Entering edit mode
Hi,
I am using scater runUMAP
to calculate scRNA-seq UMAP coord and plot UMAP plot.
I noticed that runUMAP uwot to calculate UMAP according to https://github.com/Alanocallaghan/scater/issues/76.
I find the X1 and X2 coord when choosing n_components = 3 is not same as X1 and X2 coord when choosing n_components = 2
> set.seed(123456)
> head(uwot::umap(iris, n_components = 3))
[,1] [,2] [,3]
[1,] -8.783597 -5.717427 2.266894
[2,] -9.552045 -6.461876 3.968688
[3,] -9.005832 -6.536717 3.583495
[4,] -9.136230 -6.481047 3.739561
[5,] -8.944820 -5.986025 2.252077
[6,] -9.329567 -5.138022 1.645643
> set.seed(123456)
> head(uwot::umap(iris, n_components = 2))
[,1] [,2]
[1,] -10.291664 -1.2414723
[2,] -9.610963 -3.0971170
[3,] -10.281700 -2.7837709
[4,] -10.078126 -2.9112540
[5,] -10.548049 -1.3866089
[6,] -10.114601 -0.3645576
So I have a question that If I want to show a 2D UMAP and 3D UMAP for same scRNA-seq data, should I use calculate UMAP separately using n_components = 2 and 3
or use two coord in n_components = 3
result when plotting 2D UMAP ?
It's to be expected the UMAP (and t-SNE) embeddings will differ greatly when created in 2D and 3D. That's because unlike PCA, if you calculate a 2D UMAP embedding what's happening isn't calculating a truncated version of the full UMAP, it's specifically trying to find a 2D representation that maximises the objective function (in UMAP and t-SNE, that's something like "preserving local neighbourhood structure"). When you make a 3D UMAP, you're giving it another dimension to find such a representation, and it's likely (nay, inevitable) that this will lead to both of the 2D representations contained in the 3D being totally different to a 2D UMAP of the same data. Therefore displaying 2 dimensions of a 3-dimensional embedding is likely (almost inevitable) to omit some representations of the structure that are captured in the third dimension.

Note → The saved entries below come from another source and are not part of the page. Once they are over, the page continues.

==> src/assert_macros.svh <==
// Assertion helpers included by the RTL core.
`ifndef ASSERT_MACROS_SVH
`define ASSERT_MACROS_SVH

// Same-cycle implication, disabled while reset is asserted.
`define ASSERT_IMPLIES(label, clk, rst_n, ante, cons) \
	label: assert property (@(posedge clk) disable iff (!(rst_n)) (ante) |-> (cons)) \
		else $error("assertion failed");

// Next-cycle implication, disabled while reset is asserted.
`define ASSERT_NEXT(label, clk, rst_n, ante, cons) \
	label: assert property (@(posedge clk) disable iff (!(rst_n)) (ante) |=> (cons)) \
		else $error("assertion failed");

`endif

==> src/hsvrgb_pkg.sv <==
package hsvrgb_pkg;

	typedef struct packed {
		logic [7:0] hue;
		logic [7:0] saturation;
		logic [7:0] brightness;
	} hsv_t;

	typedef struct packed {
		logic [7:0] red;
		logic [7:0] green;
		logic [7:0] blue;
	} rgb_t;

	// Eight sections of the wheel, picked by the top three hue bits.
	typedef enum logic [2:0] {
		SEC_RED_ORANGE    = 3'd0,
		SEC_ORANGE_YELLOW = 3'd1,
		SEC_YELLOW_GREEN  = 3'd2,
		SEC_GREEN_AQUA    = 3'd3,
		SEC_AQUA_BLUE     = 3'd4,
		SEC_BLUE_PURPLE   = 3'd5,
		SEC_PURPLE_PINK   = 3'd6,
		SEC_PINK_RED      = 3'd7
	} sect_t;

	localparam logic [7:0] THIRD_SCALE      = 8'(256 / 3);
	localparam logic [7:0] TWO_THIRDS_SCALE = 8'((256 * 2) / 3);
	localparam logic [7:0] FULL_LEVEL       = 8'd255;
	localparam logic [7:0] LEVEL_171        = 8'd171;
	localparam logic [7:0] LEVEL_170        = 8'd170;
	localparam logic [7:0] LEVEL_85         = 8'd85;

	// (i * (1 + s)) >> 8; the product stays below 2^16.
	function automatic logic [7:0] scale8(input logic [7:0] i, input logic [7:0] s);
		logic [15:0] prod;
		prod = 16'(i) * (16'(s) + 16'd1);
		return prod[15:8];
	endfunction

	// ((i * s) >> 8) plus one when both inputs are nonzero.
	function automatic logic [7:0] video8(input logic [7:0] i, input logic [7:0] s);
		logic [15:0] prod;
		prod = 16'(i) * 16'(s);
		return prod[15:8] + {7'd0, (i != 8'd0) && (s != 8'd0)};
	endfunction

endpackage
<file path="src/rtl/core/fct_pkg.sv">
// shared types, constants and tables of the frustum cull block
`timescale 1ns / 1ps

package fct_pkg;

    localparam int COORD_WIDTH_DEF = 32;
    localparam int FRAC_BITS_DEF   = 16;

    localparam int ELEM_W      = 32;
    localparam int SUM_W       = 33;
    localparam int LEN_W       = 33;
    localparam int RDC_W       = 66;
    localparam int SQRT_ITERS  = 33;
    localparam int NUM_REGS    = 8;
    localparam int CFG_IDX_W   = 4;
    localparam int CFG_DATA_W  = 64;
    localparam int NUM_PLANES  = 6;
    localparam int NUM_COEF    = 4;
    localparam int NUM_AXES    = 3;
    localparam int OPC_W       = 2;
    localparam int RADIUS_W    = 31;
    localparam int IN_TDATA_W  = 224;
    localparam int OUT_TDATA_W = 8;
    localparam int PLANE_W     = 3;
    localparam int COEF_IDX_W  = 2;
    localparam int COEF_ADDR_W = 5;
    localparam int CNT_W       = 6;

    typedef enum logic [OPC_W-1:0] {
        OP_POINT  = 2'd0,
        OP_SPHERE = 2'd1,
        OP_BOX    = 2'd2
    } opcode_t;

    // other matrix column used by a plane
    typedef enum logic [1:0] {
        COL_1 = 2'd0,
        COL_2 = 2'd1,
        COL_3 = 2'd2
    } col_sel_t;

    typedef enum logic [3:0] {
        ST_IDLE,
        ST_D_LOAD,
        ST_D_SQ,
        ST_D_SQRT,
        ST_D_DIVI,
        ST_D_DIV,
        ST_D_WR,
        ST_T_INIT,
        ST_T_MAC,
        ST_T_CHK,
        ST_OUT
    } state_t;

    typedef struct packed {
        logic                  in_load;
        logic                  load_s;
        logic                  acc_clr;
        logic                  acc_add;
        logic                  sq_mul;
        logic                  sqrt_init;
        logic                  sqrt_step;
        logic                  div_init;
        logic                  div_step;
        logic                  coef_wr;
        logic                  set_valid;
        logic                  test_init;
        logic                  test_mul;
        logic                  test_chk;
        logic                  out_load;
        logic [PLANE_W-1:0]    plane;
        logic [COEF_IDX_W-1:0] idx;
    } fct_cmd_t;

    typedef struct packed {
        logic planes_valid;
    } fct_stat_t;

    // near, far, left, right, top, bottom
    function automatic col_sel_t plane_col(input logic [PLANE_W-1:0] p);
        col_sel_t c;
        case (p)
            3'd0, 3'd1: c = COL_3;
            3'd2, 3'd3: c = COL_1;
            default:    c = COL_2;
        endcase
        return c;
    endfunction

    function automatic logic plane_neg(input logic [PLANE_W-1:0] p);
        logic n;
        case (p)
            3'd1, 3'd3, 3'd4: n = 1'b1;
            default:          n = 1'b0;
        endcase
        return n;
    endfunction

    // identity matrix at reset
    function automatic logic [CFG_DATA_W-1:0] mat_reset(input int i);
        logic [CFG_DATA_W-1:0] v;
        case (i)
            0, 5:    v = 64'h0000_0000_0001_0000;
            2, 7:    v = 64'h0001_0000_0000_0000;
            default: v = '0;
        endcase
        return v;
    endfunction

endpackage

</file>
<file path="src/rtl/core/fct_ctrl.sv">
// sequencer for plane derivation and per-transaction plane tests
`timescale 1ns / 1ps

module fct_ctrl
    import fct_pkg::*;
#(
    parameter int FRAC_BITS = FRAC_BITS_DEF
)
(
    input  logic      clk,
    input  logic      rst_n,
    input  logic      in_valid,
    output logic      in_ready,
    output logic      out_valid,
    input  logic      out_ready,
    input  fct_stat_t stat,
    output fct_cmd_t  cmd
);

    localparam int DIV_ITERS = SUM_W + FRAC_BITS;

    state_t                state_reg, state_next;
    logic [PLANE_W-1:0]    plane_reg, plane_next;
    logic [COEF_IDX_W-1:0] idx_reg, idx_next;
    logic [CNT_W-1:0]      cnt_reg, cnt_next;
    logic                  out_valid_reg, out_valid_next;
    logic                  slot_free;

    assign slot_free = !out_valid_reg || out_ready;

    // state and counters
    always_ff @(posedge clk or negedge rst_n)
    begin
        if (!rst_n)
        begin
            state_reg     <= ST_IDLE;
            plane_reg     <= '0;
            idx_reg       <= '0;
            cnt_reg       <= '0;
            out_valid_reg <= 1'b0;
        end
        else
        begin
            state_reg     <= state_next;
            plane_reg     <= plane_next;
            idx_reg       <= idx_next;
            cnt_reg       <= cnt_next;
            out_valid_reg <= out_valid_next;
        end
    end

    // next state
    always_comb
    begin
        state_next = state_reg;
        plane_next = plane_reg;
        idx_next   = idx_reg;
        cnt_next   = cnt_reg;
        case (state_reg)
            ST_IDLE:
            begin
                plane_next = '0;
                if (in_valid)
                    state_next = stat.planes_valid ? ST_T_INIT : ST_D_LOAD;
            end
            ST_D_LOAD:
            begin
                cnt_next   = '0;
                state_next = ST_D_SQ;
            end
            ST_D_SQ:
            begin
                cnt_next = cnt_reg + 1'b1;
                if (cnt_reg == CNT_W'(4))
                begin
                    cnt_next   = '0;
                    state_next = ST_D_SQRT;
                end
            end
            ST_D_SQRT:
            begin
                cnt_next = cnt_reg + 1'b1;
                if (cnt_reg == CNT_W'(SQRT_ITERS - 1))
                begin
                    idx_next   = '0;
                    state_next = ST_D_DIVI;
                end
            end
            ST_D_DIVI:
            begin
                cnt_next   = '0;
                state_next = ST_D_DIV;
            end
            ST_D_DIV:
            begin
                cnt_next = cnt_reg + 1'b1;
                if (cnt_reg == CNT_W'(DIV_ITERS - 1))
                    state_next = ST_D_WR;
            end
            ST_D_WR:
            begin
                if (idx_reg == COEF_IDX_W'(NUM_COEF - 1))
                begin
                    if (plane_reg == PLANE_W'(NUM_PLANES - 1))
                    begin
                        plane_next = '0;
                        state_next = ST_T_INIT;
                    end
                    else
                    begin
                        plane_next = plane_reg + 1'b1;
                        state_next = ST_D_LOAD;
                    end
                end
                else
                begin
                    idx_next   = idx_reg + 1'b1;
                    state_next = ST_D_DIVI;
                end
            end
            ST_T_INIT:
            begin
                cnt_next   = '0;
                state_next = ST_T_MAC;
            end
            ST_T_MAC:
            begin
                cnt_next = cnt_reg + 1'b1;
                if (cnt_reg == CNT_W'(NUM_AXES))
                    state_next = ST_T_CHK;
            end
            ST_T_CHK:
            begin
                if (plane_reg == PLANE_W'(NUM_PLANES - 1))
                    state_next = ST_OUT;
                else
                begin
                    plane_next = plane_reg + 1'b1;
                    state_next = ST_T_INIT;
                end
            end
            ST_OUT:
            begin
                if (slot_free)
                    state_next = ST_IDLE;
            end
            default:
            begin
                state_next = ST_IDLE;
            end
        endcase
    end

    // datapath commands and handshake
    always_comb
    begin
        cmd            = '0;
        cmd.plane      = plane_reg;
        cmd.idx        = idx_reg;
        in_ready       = 1'b0;
        out_valid_next = out_valid_reg && !out_ready;
        case (state_reg)
            ST_IDLE:
            begin
                in_ready    = 1'b1;
                cmd.in_load = in_valid;
            end
            ST_D_LOAD:
            begin
                cmd.load_s  = 1'b1;
                cmd.acc_clr = 1'b1;
            end
            ST_D_SQ:
            begin
                cmd.idx       = cnt_reg[COEF_IDX_W-1:0];
                cmd.sq_mul    = cnt_reg < CNT_W'(NUM_AXES);
                cmd.acc_add   = (cnt_reg != '0) && (cnt_reg <= CNT_W'(NUM_AXES));
                cmd.sqrt_init = cnt_reg == CNT_W'(4);
            end
            ST_D_SQRT: cmd.sqrt_step = 1'b1;
            ST_D_DIVI: cmd.div_init = 1'b1;
            ST_D_DIV:  cmd.div_step = 1'b1;
            ST_D_WR:
            begin
                cmd.coef_wr   = 1'b1;
                cmd.set_valid = (idx_reg == COEF_IDX_W'(NUM_COEF - 1))
                             && (plane_reg == PLANE_W'(NUM_PLANES - 1));
            end
            ST_T_INIT: cmd.test_init = 1'b1;
            ST_T_MAC:
            begin
                cmd.idx      = cnt_reg[COEF_IDX_W-1:0];
                cmd.test_mul = cnt_reg < CNT_W'(NUM_AXES);
                cmd.acc_add  = cnt_reg != '0;
            end
            ST_T_CHK:  cmd.test_chk = 1'b1;
            ST_OUT:
            begin
                if (slot_free)
                begin
                    cmd.out_load   = 1'b1;
                    out_valid_next = 1'b1;
                end
            end
            default:
            begin
                cmd = '0;
            end
        endcase
    end

    assign out_valid = out_valid_reg;

endmodule

</file>
<file path="config.mk">
export PLATFORM = sky130hd
export DESIGN_NAME = fct_ctrl
export DESIGN_NICKNAME = d
export VERILOG_FILES = /design/src/rtl/core/fct_pkg.sv /design/src/rtl/core/fct_ctrl.sv
export SDC_FILE = /design/constraint.sdc
export NUM_CORES = 1
export LEC_CHECK = 0
export BUFFER_PORTS_ARGS = -buffer_cell sky130_fd_sc_hd__buf_4
export CAP_MARGIN = 30
export CELL_PAD_IN_SITES_DETAIL_PLACEMENT = 1
export CELL_PAD_IN_SITES_GLOBAL_PLACEMENT = 2
export CORE_MARGIN = 2
export CORE_UTILIZATION = 31
export CTS_CLUSTER_DIAMETER = 200
export DETAILED_ROUTE_END_ITERATION = 8
export PLACE_DENSITY = 0.8
export RECOVER_POWER = 100
export SYNTH_ARGS = -nofsm -noshare
export SYNTH_HDL_FRONTEND = slang
export SYNTH_SLANG_ARGS = --single-unit
</file>
<file path="constraint.sdc">
create_clock -name clk -period 2 [get_ports clk]
set_input_delay 0.2 -clock clk [delete_from_list [all_inputs] [get_ports clk]]
set_output_delay 0.2 -clock clk [all_outputs]
set_load 0.02 [all_outputs]
</file>
### config.mk
export PLATFORM = sky130hd
export DESIGN_NAME = blocking_flowshop_departure_core
export DESIGN_NICKNAME = d
export VERILOG_FILES = /design/src/rtl/bfsd_pkg.sv /design/src/rtl/blocking_flowshop_departure_core.sv /design/src/rtl/bfsd_cell.sv
export SDC_FILE = /design/constraint.sdc
export NUM_CORES = 2
export LEC_CHECK = 0
export BUFFER_PORTS_ARGS = -buffer_cell sky130_fd_sc_hd__buf_2
export CORE_MARGIN = 3
export CORE_UTILIZATION = 55
export CTS_BUF_LIST = sky130_fd_sc_hd__clkbuf_2
export DETAILED_ROUTE_END_ITERATION = 10
export PLACE_DENSITY_LB_ADDON = 0.25
export SETUP_SLACK_MARGIN = 0.02
export SYNTH_ARGS = -nofsm -noshare
export SYNTH_HDL_FRONTEND = slang
export SYNTH_HIERARCHICAL = 1
export SYNTH_SLANG_ARGS = --single-unit
### constraint.sdc
create_clock -name clk -period 9.1 [get_ports clk]
set_input_delay 0.455 -clock clk [delete_from_list [all_inputs] [get_ports clk]]
set_output_delay 0.455 -clock clk [all_outputs]
set_load 0.005 [all_outputs]
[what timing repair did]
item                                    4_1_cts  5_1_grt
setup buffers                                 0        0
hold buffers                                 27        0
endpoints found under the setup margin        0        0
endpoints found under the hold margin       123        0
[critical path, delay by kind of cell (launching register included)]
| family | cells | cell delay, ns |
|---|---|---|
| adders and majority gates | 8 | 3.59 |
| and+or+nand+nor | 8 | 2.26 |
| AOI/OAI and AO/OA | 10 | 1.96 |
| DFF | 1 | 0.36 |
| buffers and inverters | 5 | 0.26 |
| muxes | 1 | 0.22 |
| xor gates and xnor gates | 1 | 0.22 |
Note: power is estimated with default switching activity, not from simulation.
`src/c2d_pkg.sv`:
```
// ----------------------------------------------------------------------------
// c2d_pkg: shared types and constants of the 3x3 convolution block
// Kernel geometry, register codes, reset values and the control groups that
// run between the top level and the multiply cells.
// ----------------------------------------------------------------------------
package c2d_pkg;

  // kernel geometry and field widths
  localparam int KERNEL_SIZE    = 3;
  localparam int COEF_BITS      = 16;
  localparam int CFG_BITS       = 48;
  localparam int CFG_INDEX_BITS = 3;
  localparam int WIDTH_BITS     = 11;
  localparam int HEIGHT_BITS    = 16;
  localparam int OUT_BITS       = 32;

  // register indexes of the configuration port
  typedef enum logic [CFG_INDEX_BITS-1:0] {
    REG_IMAGE_WIDTH   = 3'd0,
    REG_IMAGE_HEIGHT  = 3'd1,
    REG_KERNEL_TOP    = 3'd2,
    REG_KERNEL_MIDDLE = 3'd3,
    REG_KERNEL_BOTTOM = 3'd4
  } c2d_reg_t;

  // reset values of the configuration registers
  localparam logic [WIDTH_BITS-1:0]  WIDTH_RESET         = 11'd1024;
  localparam logic [HEIGHT_BITS-1:0] HEIGHT_RESET        = 16'd1024;
  localparam logic [CFG_BITS-1:0]    KERNEL_TOP_RESET    = 48'h0000_0000_0000;
  localparam logic [CFG_BITS-1:0]    KERNEL_MIDDLE_RESET = 48'h0000_4000_0000;
  localparam logic [CFG_BITS-1:0]    KERNEL_BOTTOM_RESET = 48'h0000_0000_0000;

  // saturation limits of the result
  localparam logic signed [OUT_BITS-1:0] OUT_MAX = 32'sh7fff_ffff;
  localparam logic signed [OUT_BITS-1:0] OUT_MIN = 32'sh8000_0000;

  // per-cycle step enables handed to every cell
  typedef struct packed {
    logic shift;  // window moves one column
    logic mul;    // products of the held column are taken
    logic add;    // column sum of the products is taken
  } c2d_step_t;

  // position flags that travel with an item down the pipeline
  typedef struct packed {
    logic                   emit;
    logic                   last;
    logic [KERNEL_SIZE-1:0] row_ok;
    logic [KERNEL_SIZE-1:0] col_ok;
  } c2d_tag_t;

endpackage

```
`src/c2d_cell.sv`:
```
// ----------------------------------------------------------------------------
// c2d_cell: one window column with its three multipliers
// Holds a column of three pixels, passes it to the left neighbor on a shift,
// multiplies it by its kernel column and adds the three products.
// ----------------------------------------------------------------------------
module c2d_cell import c2d_pkg::*; #(
  parameter int PIXEL_BITS = 16
) (
  input  logic                                     clk,
  input  c2d_step_t                                step,
  input  logic [KERNEL_SIZE-1:0]                   keep,
  input  logic signed [COEF_BITS-1:0]              coef    [KERNEL_SIZE],
  input  logic signed [PIXEL_BITS-1:0]             pix_in  [KERNEL_SIZE],
  output logic signed [PIXEL_BITS-1:0]             pix_out [KERNEL_SIZE],
  output logic signed [PIXEL_BITS+COEF_BITS+1:0]   col_sum
);

  localparam int PROD_W = PIXEL_BITS + COEF_BITS;
  localparam int COL_W  = PROD_W + 2;

  logic signed [PIXEL_BITS-1:0] pix  [KERNEL_SIZE];
  logic signed [PROD_W-1:0]     prod [KERNEL_SIZE];

  assign pix_out = pix;

  // column shift, products, column sum
  always_ff @(posedge clk) begin
    if (step.shift) begin
      pix <= pix_in;
    end
    if (step.mul) begin
      for (int y = 0; y < KERNEL_SIZE; y++) begin
        // signed product, masked neighbors give zero
        if (keep[y]) begin
          prod[y] <= pix[y] * coef[y];
        end else begin
          prod[y] <= '0;
        end
      end
    end
    if (step.add) begin
      col_sum <= COL_W'(prod[0]) + COL_W'(prod[1]) + COL_W'(prod[2]);
    end
  end

endmodule

```
`config.mk`:
```
export PLATFORM = sky130hd
export DESIGN_NAME = c2d_cell
export DESIGN_NICKNAME = d
export VERILOG_FILES = /design/src/c2d_pkg.sv /design/src/c2d_cell.sv
export SDC_FILE = /design/constraint.sdc
export NUM_CORES = 2
export LEC_CHECK = 0
export BUFFER_PORTS_ARGS = -buffer_cell sky130_fd_sc_hd__clkbuf_2
export CAP_MARGIN = 20
export CORE_MARGIN = 3
export CORE_UTILIZATION = 53
export DETAILED_ROUTE_END_ITERATION = 8
export PLACE_DENSITY = 0.73
export SLEW_MARGIN = 40
export SYNTH_ARGS = -nofsm -noshare
export SYNTH_HDL_FRONTEND = slang
export SYNTH_SLANG_ARGS = --single-unit
```
`constraint.sdc`:
```
create_clock -name clk -period 7.8 [get_ports clk]
set_clock_uncertainty 0.1 [all_clocks]
set_input_delay 1.17 -clock clk [delete_from_list [all_inputs] [get_ports clk]]
set_output_delay 1.17 -clock clk [all_outputs]
set_load 0.01 [all_outputs]
```
Yosys cells after proc, flatten, opt, wreduce, memory -nomap -nowiden
Memories as Yosys holds them, arrays and structs flattened.
Index checks and enable logic that the tools add are counted.
- add/sub/neg operators: 2
- bitwise logic cells: 3
- mux-type cells: 21
- multiply operators: 3
- operators with widths (cell ; count):
    $mul A16 B16 Y32 ; 3
    $mux W32 ; 3
    $add A33 B32 Y34 ; 1
    $add A32 B32 Y33 ; 1
    $mux W1 ; 18
    $or A1 B1 Y1 ; 3
- word-level logic and storage cells: 34
- register bits: 82
- bits of input ports: 103
- memories: 1
- output and inout bits: 82
- memory bits (writable): 96
- memories (name ; depth ; width ; rd ports ; clocked after memory_dff ; wr ports ; RTL line ; text):
    prod ; 3 ; 32 ; 3 ; 0 ; 3 ; c2d_cell.sv:22 ; logic signed [PROD_W-1:0] prod [KERNEL_SIZE];

Logic depth before layout (Yosys ltp)
- depth after elaboration: 4
- mapped depth: 25
- mapped depth without buffers: 24

Least setup slack after synthesis
OpenSTA, ideal clock, no wires.
- kind: input to register
- from: input coef[17] (netlist bit)
- to: memory prod[1][27] (netlist bit), data pin
- data required time: 7434 ps
- arrival time: 6755 ps
- setup time: 266 ps
- path slack: 679 ps
- buffers on the path: 1
- cell stages on the path: 21
- cells stage by stage: clkbuf_1 -> nand2_1 -> fa_1 -> fa_1 -> fa_1 -> inv_1 -> fa_1 -> fa_1 -> inv_1 -> fa_1 -> inv_1 -> ha_1 -> and3_1 -> a221o_1 -> a21oi_1 -> o211ai_2 -> a221oi_4 -> o31ai_2 -> a311o_1 -> xnor2_1 -> nor2_1
- RTL lines (what ; RTL line ; text):
    from (decl) ; c2d_cell.sv:12 ; input logic signed [COEF_BITS-1:0] coef [KERNEL_SIZE],
    to (decl) ; c2d_cell.sv:22 ;

==> results.toml <==
[route]
first_iter_violations = 1726
wl_per_cell_um = 17.72
wl_um = 85940
vias = 25620
routed_via_density = 5.284
drc_errors = 0
drtAntennaViolNets = 0
drt_pre_antenna_iters = 6

[floorplanning]
start_util_pct = 53.72
die-area_sq_mm = 0.07309
fp.dieW_um = 270.4
io_pins = 185
core_sq_mm = 0.06895
rows = 96
chipHeight_um = 270.4

[timing]
fmaxAchievable_ghz = 0.1418
period_share_pct = 90.39
tightest_slew_ps = 806.7
drv_slew = 0
setup_tns_ps = 0
holdWs_ps = 402.2
min_period_ps = 7050
finalSetupViolations = 0
rsz0062_at_grt = "no"
fin_ws_ps = 749.6
hold_violations = 0
max-slew-margin-rel_pct = 46.22

[clock_tree]
cts_made_buffers = 17
cts-resized-gates = 0
cts.clk_slew.worst_paths_ps = 80
cts_setup_buffers = 0
cts_tree = "done"
clkSinkCount = 178
clk_path_buf_depth = 2
htree_levels = 4
cts-hold-fix-buffers = 0
clk_latency_ps = 490
cts_root_buf = "clkbuf_16"

[setup_path]
timing.critical_path.buf_inv = 5
critPathTopFamily = "adder cells"
slowest_delay_ps = 540
cp_max_fo = 16
worstPathArrival_ps = 7190
slowest_stage = "fa_1"
cp.required_ps = 7940
path_class = "input pin to register"
crit_path_frequent_cell = "fa_1"
cp-end-kind = "register"
path_cells = "clkbuf_2 -> and2_1 -> fa_1 -> inv_1 -> fa_1 -> fa_1 -> inv_1 -> fa_1 -> fa_1 -> inv_1 -> fa_1 -> inv_1 -> ha_1 -> and3_1 -> and2_1 -> a21oi_1 -> nand2_1 -> a31oi_1 -> and3_1 -> o311ai_0 -> o31ai_1 -> xor2_1 -> nor2_1"
worstSetupStartpointType = "input pin"

[yosys]
synth-seq-cells = 178
netlist_area_sq_mm = 0.03704
synth_edf_count = 146
synthAdderAreaFrac_pct = 53.66
syn_nets = 4975
synthSimpleGateAreaFrac_pct = 13.73
synth_cells = 3775
synthMuxAreaShare_pct = 0
synth-compound-area-share_pct = 5.513
ys.flop_type = "edfxtp_1"
yosys_warnings = 0
yosysUniqueCellTypes = 62
syn_area_per_cell_sq_um = 9.811
synth_top_family_by_area = "adder cells"
ys_async_sr_fraction_pct = 0
synth_xor_area_share_pct = 3.145
ys_seq_area_share_pct = 13.57

[run_status]
status = "completed"

[global_routing]
gr-usage-all-layers_pct = 25.16
grt_pass1_vias = 28130
antenna_found_initial = 2
grt_start_max_net_pins = 61
gr-total-overflow = 0
grt_pass1_wl_um = 146100

[final_layout]
drive_above_1_share_pct = 6.891
regArea_sq_mm = 0.005025
fin_cells = 4849
fill_cells = 5994
syn_to_final_growth_pct = 7.010
multiInputGateArea_sq_mm = 0.02818
finalNetCount = 5105
n_antenna_cell = 0

[run]
maxCapViolCount = 0

[placed_design]
place_ws_ps = 265.9
gp_congestion = 0.8932
dp_hpwl_um = 70160
port_buffers = 184
dpl.cell_count = 4815

[worst_hold_path]
hold_path.class = "register to register"
-- cell families after synthesis --
family,count (synthesis)
AO/OA/AOI/OAI,311
XOR/XNOR,133
adder cells (fa/ha/maj),1097
buffers and inverters,1025
flip-flops,178
AND/OR/NAND/NOR,1031
-- layer usage --
metal	track usage [%]	vias to the layer above	wire length, um
li1	-	11560	-
met1	33.84	13100	35470
met2	42.69	816	43300
met3	3.260	137	4839
met4	7.978	0	2325
met5	0	-	0
-- cell usage in the layout (no fill, tap or decap), types with 3 or more instances in the layout --
| cell | instances |
|---|---|
| fa_1 | 819 |
| nand4_1 | 9 |
| clkbuf_16 | 17 |
| nand3_1 | 23 |
| a21oi_1 | 87 |
| ha_1 | 278 |
| a31oi_1 | 6 |
| nor3_1 | 18 |
| o21bai_1 | 12 |
| o21a_1 | 14 |
| o21ai_0 | 55 |
| nor2b_1 | 22 |
| edfxtp_1 | 146 |
| buf_4 | 39 |
| clkbuf_2 | 181 |
| nand2b_1 | 40 |
| or3_1 | 4 |
| nand2_1 | 397 |
| inv_1 | 910 |
| o21ai_1 | 4 |
| a21o_1 | 51 |
| xnor2_1 | 87 |
| xor2_1 | 46 |
| inv_8 | 3 |
| or4_1 | 3 |
| nor2_1 | 133 |
| and2_1 | 359 |
| o31ai_1 | 6 |
| o31a_1 | 4 |
| o22ai_1 | 28 |
| and3_1 | 12 |
| a211oi_1 | 12 |
| inv_6 | 3 |
| dfxtp_1 | 32 |
| buf_6 | 3 |
-- through the flow --
stage | cell area [sq um] | utilization, %
after floorplan | 37040 | -
after CTS | 39610 | 57.45
after detailed placement | 39000 | 56.57
final | 39630 | 57.48
after global routing | 39630 | 57.48
after global placement | 38990 | 56.56
-- cell type report --
type	count	area share [%]
clock buffers	18	1.083
repair buffers	225	3.141
clock inverters	14	0.4357
inverters	911	8.628
flip-flops and latches	178	12.68
multi-input cells	2572	71.09
well taps	931	2.939
-- worst paths after layout --
path	from	endpoint	slack [ps]	depth (start not counted)
min reg2reg	prod[2][11]	prod[2][11]	400	2
max reg2reg	pix_out[25]	prod[1][28]	770	22
min	prod[2][11]	prod[2][11]	400	2
max	coef[22]	prod[1][28]	750	23
-- worst min-delay path: stages (launching register included) --
cell     delay, ps
dfxtp_1        330
inv_1           50
o22ai_1         70
-- registers in the layout, indices dropped and copies added (netlist names) --
signal	flops
prod	96
pix_out	48
col_sum	34
-- cells in the mapped netlist, types with 14 or more instances --
library cell	instances	area, sq um
o22ai_1	28	175.2
xnor2_1	87	762.0
dfxtp_1	32	640.6
o21a_1	14	105.1
nor3_1	18	90.09
nand2b_1	40	250.2
and2_1	359	2246
clkbuf_1	114	427.9
xor2_1	46	402.9
ha_1	278	3478
nand2_1	398	1494
a21o_1	51	382.9
a21oi_1	87	435.4
fa_1	819	16400
nor2b_1	24	150.1
inv_1	910	3416
nand3_1	23	115.1
edfxtp_1	146	4384
o21ai_0	55	275.3
nor2_1	133	499.2
Power is not shown: default switching activity piles up to over one toggle a cycle in this logic, so the estimate is an artifact.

Furthermore I actually find this idea of creating 3+ dimensional t-SNEs and UMAPs kind of silly. The whole point of these visualisation is to make some easier-to-interpret representation of this complex high-dimensional data, whether that be clusters or trajectories. If you make a 3+dimensional UMAP then you've still got a difficult-to-interpret space.
Thanks, I get it :)